*** Extracted information ***

--- src/rtl/codec_map_dec_output_pp_ram.sv ---
// Ping-pong frame RAM: pWPORT_N interleaved write ports, pRATIO-wide reads, two committed-frame banks.
// Optional port-conflict detection compiled in with `define CODEC_MAP_DEC_OUTPUT_PP_RAM_CONFLICT_EN.
module codec_map_dec_output_pp_ram #(
    parameter int pWDAT_W  = 1,
    parameter int pWPORT_N = 2,
    parameter int pRATIO   = 1,
    parameter int pADDR_W  = 8,
    parameter int pWPIPE   = 0
) (
    input  logic                                iclk,
    input  logic                                ireset,
    input  logic                                iclkena,
    input  logic                                iwrite,
    input  logic [pWPORT_N-1:0][pADDR_W-1:0]    iwaddr,
    input  logic [pWPORT_N-1:0][pWDAT_W-1:0]    iwdata,
    input  logic                                iwfull,
    output logic                                owfull,
    input  logic                                iread,
    input  logic [pADDR_W-$clog2(pRATIO)-1:0]   iraddr,
    input  logic                                irempty,
    output logic                                orempty,
    output logic [pRATIO*pWDAT_W-1:0]           ordata,
    output logic                                orval,
    output logic                                oerr
);

    localparam int LOG_N = $clog2(pWPORT_N);
    localparam int SUB_W = pADDR_W - LOG_N;
    localparam int DEPTH = 1 << SUB_W;

    logic                               s_write;
    logic                               s_full;
    logic [pWPORT_N-1:0][pADDR_W-1:0]   s_addr;
    logic [pWPORT_N-1:0][pWDAT_W-1:0]   s_data;

    logic       wr_ok;
    logic       commit;
    logic       rel;
    logic       rd_ok;
    logic [1:0] used;
    logic [1:0] used_nx;
    logic       wptr;
    logic       rptr;

    generate
        if (pWPIPE != 0) begin : g_pipe
            logic                               p_write;
            logic                               p_full;
            logic [pWPORT_N-1:0][pADDR_W-1:0]   p_addr;
            logic [pWPORT_N-1:0][pWDAT_W-1:0]   p_data;

            always_ff @(posedge iclk or negedge ireset) begin
                if (!ireset) begin
                    p_write <= 1'b0;
                    p_full  <= 1'b0;
                    p_addr  <= '0;
                    p_data  <= '0;
                end else if (iclkena) begin
                    p_write <= iwrite;
                    p_full  <= iwfull;
                    p_addr  <= iwaddr;
                    p_data  <= iwdata;
                end
            end

            assign s_write = p_write;
            assign s_full  = p_full;
            assign s_addr  = p_addr;
            assign s_data  = p_data;
        end else begin : g_nopipe
            assign s_write = iwrite;
            assign s_full  = iwfull;
            assign s_addr  = iwaddr;
            assign s_data  = iwdata;
        end
    endgenerate

    // Full-gating is applied after the pipe stage so a write queued behind a commit never lands in a full bank.
    assign wr_ok  = s_write & ~owfull;
    assign commit = s_full & ~owfull;
    assign rel    = irempty & (used != 2'd0);
    assign rd_ok  = iread & ~orempty;

    always_comb begin
        used_nx = used;
        if (commit && !rel)
            used_nx = used + 2'd1;
        else if (rel && !commit)
            used_nx = used - 2'd1;
    end

    always_ff @(posedge iclk or negedge ireset) begin
        if (!ireset) begin
            used    <= 2'd0;
            wptr    <= 1'b0;
            rptr    <= 1'b0;
            owfull  <= 1'b0;
            orempty <= 1'b1;
        end else if (iclkena) begin
            used    <= used_nx;
            owfull  <= (used_nx == 2'd2);
            orempty <= (used_nx == 2'd0);
            if (commit)
                wptr <= ~wptr;
            if (rel)
                rptr <= ~rptr;
        end
    end

    // Per sub-bank write mux; the lowest-indexed port targeting a sub-bank wins.
    logic [pWPORT_N-1:0]                we;
    logic [pWPORT_N-1:0][SUB_W-1:0]     wsub_addr;
    logic [pWPORT_N-1:0][pWDAT_W-1:0]   wsub_data;

    always_comb begin
        we        = '0;
        wsub_addr = '0;
        wsub_data = '0;
        for (int unsigned s = 0; s < pWPORT_N; s++) begin
            for (int unsigned p = 0; p < pWPORT_N; p++) begin
                if (!we[s] && s_addr[p][LOG_N-1:0] == LOG_N'(s)) begin
                    we[s]        = 1'b1;
                    wsub_addr[s] = s_addr[p][pADDR_W-1:LOG_N];
                    wsub_data[s] = s_data[p];
                end
            end
        end
    end

`ifdef CODEC_MAP_DEC_OUTPUT_PP_RAM_CONFLICT_EN
    logic                conflict;
    logic [pWPORT_N-1:0] seen;
    logic                err_r;

    always_comb begin
        conflict = 1'b0;
        seen     = '0;
        for (int unsigned p = 0; p < pWPORT_N; p++) begin
            if (seen[s_addr[p][LOG_N-1:0]])
                conflict = 1'b1;
            seen[s_addr[p][LOG_N-1:0]] = 1'b1;
        end
    end

    always_ff @(posedge iclk or negedge ireset) begin
        if (!ireset)
            err_r <= 1'b0;
        else if (iclkena)
            err_r <= wr_ok & conflict;
    end

    assign oerr = err_r;
`else
    assign oerr = 1'b0;
`endif

    // Read side: the pRATIO words of one read always fall in distinct sub-banks.
    logic [pWPORT_N-1:0][SUB_W-1:0]     rsub_addr;
    logic [pWPORT_N-1:0][pWDAT_W-1:0]   rword;
    logic [pRATIO-1:0][LOG_N-1:0]       rsel;
    logic [pADDR_W-1:0]                 word_addr;
    logic [pRATIO*pWDAT_W-1:0]          rdata_nx;

    always_comb begin
        rsub_addr = '0;
        rsel      = '0;
        word_addr = '0;
        for (int unsigned j = 0; j < pRATIO; j++) begin
            word_addr = pADDR_W'(iraddr) * pADDR_W'(pRATIO) + pADDR_W'(j);
            rsel[j]   = word_addr[LOG_N-1:0];
            rsub_addr[word_addr[LOG_N-1:0]] = word_addr[pADDR_W-1:LOG_N];
        end
    end

    always_comb begin
        rdata_nx = '0;
        for (int unsigned j = 0; j < pRATIO; j++)
            rdata_nx[j*pWDAT_W +: pWDAT_W] = rword[rsel[j]];
    end

    generate
        for (genvar s = 0; s < pWPORT_N; s++) begin : g_sub
            logic [pWDAT_W-1:0] mem [2][DEPTH];

            always_ff @(posedge iclk) begin
                if (iclkena && wr_ok && we[s])
                    mem[wptr][wsub_addr[s]] <= wsub_data[s];
            end

            assign rword[s] = mem[rptr][rsub_addr[s]];
        end
    endgenerate

    always_ff @(posedge iclk or negedge ireset) begin
        if (!ireset) begin
            orval  <= 1'b0;
            ordata <= '0;
        end else if (iclkena) begin
            orval <= rd_ok;
            if (rd_ok)
                ordata <= rdata_nx;
        end
    end

endmodule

*** End of Extracted information ***

Activity: Both end lines included, restate word for word the lines above from the line with "assign oerr = err_r;" to the line with "rsub_addr = '0;", and nothing else.

Task solution:
    assign oerr = err_r;
`else
    assign oerr = 1'b0;
`endif

    // Read side: the pRATIO words of one read always fall in distinct sub-banks.
    logic [pWPORT_N-1:0][SUB_W-1:0]     rsub_addr;
    logic [pWPORT_N-1:0][pWDAT_W-1:0]   rword;
    logic [pRATIO-1:0][LOG_N-1:0]       rsel;
    logic [pADDR_W-1:0]                 word_addr;
    logic [pRATIO*pWDAT_W-1:0]          rdata_nx;

    always_comb begin
        rsub_addr = '0;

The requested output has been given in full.